**TASK DIRECTIONS**
Extract from the listing each line in which the word "between" appears.
[[ STORED DATA open ]]
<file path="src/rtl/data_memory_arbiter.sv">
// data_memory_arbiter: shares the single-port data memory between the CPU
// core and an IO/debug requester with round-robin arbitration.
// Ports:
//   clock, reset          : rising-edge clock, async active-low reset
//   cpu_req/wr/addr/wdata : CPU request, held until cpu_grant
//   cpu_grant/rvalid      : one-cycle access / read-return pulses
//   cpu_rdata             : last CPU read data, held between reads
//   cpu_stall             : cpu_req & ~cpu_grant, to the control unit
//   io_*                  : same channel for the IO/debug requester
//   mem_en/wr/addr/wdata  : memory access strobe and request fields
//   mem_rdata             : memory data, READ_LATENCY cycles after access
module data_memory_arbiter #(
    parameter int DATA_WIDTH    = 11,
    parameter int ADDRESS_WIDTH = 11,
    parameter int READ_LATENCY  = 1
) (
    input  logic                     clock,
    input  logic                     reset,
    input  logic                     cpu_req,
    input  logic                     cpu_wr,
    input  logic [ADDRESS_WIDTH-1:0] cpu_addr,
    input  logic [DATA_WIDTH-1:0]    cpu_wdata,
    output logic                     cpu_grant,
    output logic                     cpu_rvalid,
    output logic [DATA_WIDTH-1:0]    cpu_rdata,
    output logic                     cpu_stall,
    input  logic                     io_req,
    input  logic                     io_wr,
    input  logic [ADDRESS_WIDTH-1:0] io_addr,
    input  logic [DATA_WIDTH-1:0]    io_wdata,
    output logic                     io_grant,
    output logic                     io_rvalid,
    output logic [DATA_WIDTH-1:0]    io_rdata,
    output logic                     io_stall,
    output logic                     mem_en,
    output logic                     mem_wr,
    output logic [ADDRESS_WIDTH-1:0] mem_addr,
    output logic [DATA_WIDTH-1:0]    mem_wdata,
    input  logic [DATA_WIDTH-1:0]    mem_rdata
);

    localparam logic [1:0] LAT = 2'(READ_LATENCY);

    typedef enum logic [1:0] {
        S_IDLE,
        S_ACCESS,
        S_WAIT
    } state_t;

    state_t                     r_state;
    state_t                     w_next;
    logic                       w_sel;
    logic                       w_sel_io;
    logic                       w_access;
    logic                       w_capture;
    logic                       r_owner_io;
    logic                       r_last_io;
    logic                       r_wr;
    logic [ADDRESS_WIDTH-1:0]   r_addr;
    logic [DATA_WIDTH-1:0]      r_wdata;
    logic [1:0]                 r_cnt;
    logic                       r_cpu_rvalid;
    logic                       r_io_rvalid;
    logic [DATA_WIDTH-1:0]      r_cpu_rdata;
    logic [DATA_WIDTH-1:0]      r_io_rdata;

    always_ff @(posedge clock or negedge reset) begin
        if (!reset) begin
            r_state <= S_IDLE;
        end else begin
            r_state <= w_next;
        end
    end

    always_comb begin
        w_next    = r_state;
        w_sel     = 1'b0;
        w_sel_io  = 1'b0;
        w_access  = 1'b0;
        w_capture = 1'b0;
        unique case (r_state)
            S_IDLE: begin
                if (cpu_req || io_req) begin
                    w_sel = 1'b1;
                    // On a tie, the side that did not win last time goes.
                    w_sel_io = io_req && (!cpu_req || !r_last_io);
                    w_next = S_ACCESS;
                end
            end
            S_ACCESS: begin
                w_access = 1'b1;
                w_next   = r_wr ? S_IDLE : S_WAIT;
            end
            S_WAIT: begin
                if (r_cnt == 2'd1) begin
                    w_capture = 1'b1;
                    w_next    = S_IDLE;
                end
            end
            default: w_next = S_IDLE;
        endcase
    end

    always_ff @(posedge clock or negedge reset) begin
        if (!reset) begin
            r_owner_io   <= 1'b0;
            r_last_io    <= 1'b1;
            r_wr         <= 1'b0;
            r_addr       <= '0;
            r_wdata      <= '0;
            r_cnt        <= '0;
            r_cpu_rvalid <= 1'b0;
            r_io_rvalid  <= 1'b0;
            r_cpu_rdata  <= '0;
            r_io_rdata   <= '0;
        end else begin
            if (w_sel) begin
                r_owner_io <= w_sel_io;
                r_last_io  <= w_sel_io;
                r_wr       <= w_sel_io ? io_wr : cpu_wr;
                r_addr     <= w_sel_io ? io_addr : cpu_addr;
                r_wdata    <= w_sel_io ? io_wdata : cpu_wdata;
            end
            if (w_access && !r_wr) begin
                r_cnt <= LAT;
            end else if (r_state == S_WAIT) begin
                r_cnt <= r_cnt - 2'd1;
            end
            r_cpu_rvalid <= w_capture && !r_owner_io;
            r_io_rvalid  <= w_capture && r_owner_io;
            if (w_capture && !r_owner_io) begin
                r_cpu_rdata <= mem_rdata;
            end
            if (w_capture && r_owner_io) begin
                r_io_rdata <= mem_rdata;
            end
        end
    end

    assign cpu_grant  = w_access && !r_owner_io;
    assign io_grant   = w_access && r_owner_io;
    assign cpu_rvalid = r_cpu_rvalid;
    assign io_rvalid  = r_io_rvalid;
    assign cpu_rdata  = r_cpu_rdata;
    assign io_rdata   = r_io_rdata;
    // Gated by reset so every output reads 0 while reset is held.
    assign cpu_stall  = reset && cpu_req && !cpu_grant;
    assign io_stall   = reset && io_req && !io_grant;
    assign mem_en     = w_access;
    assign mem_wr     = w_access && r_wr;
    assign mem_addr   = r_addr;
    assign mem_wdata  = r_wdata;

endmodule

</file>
[[ STORED DATA closed ]]
[[ STORED DATA open ]]
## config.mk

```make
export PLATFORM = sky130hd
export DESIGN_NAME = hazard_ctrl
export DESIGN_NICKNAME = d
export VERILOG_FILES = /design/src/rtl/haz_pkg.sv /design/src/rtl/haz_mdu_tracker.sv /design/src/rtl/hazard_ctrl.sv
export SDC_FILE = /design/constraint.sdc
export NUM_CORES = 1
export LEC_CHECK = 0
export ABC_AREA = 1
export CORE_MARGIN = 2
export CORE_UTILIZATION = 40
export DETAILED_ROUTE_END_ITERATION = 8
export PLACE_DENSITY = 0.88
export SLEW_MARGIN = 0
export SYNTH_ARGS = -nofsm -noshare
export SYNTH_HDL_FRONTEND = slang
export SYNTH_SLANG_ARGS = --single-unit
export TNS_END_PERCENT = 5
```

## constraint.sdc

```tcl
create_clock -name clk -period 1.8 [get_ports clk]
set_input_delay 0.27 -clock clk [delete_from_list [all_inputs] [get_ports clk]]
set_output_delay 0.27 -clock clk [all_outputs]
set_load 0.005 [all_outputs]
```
[[ STORED DATA closed ]]
**ANSWER**
// data_memory_arbiter: shares the single-port data memory between the CPU
//   cpu_rdata             : last CPU read data, held between reads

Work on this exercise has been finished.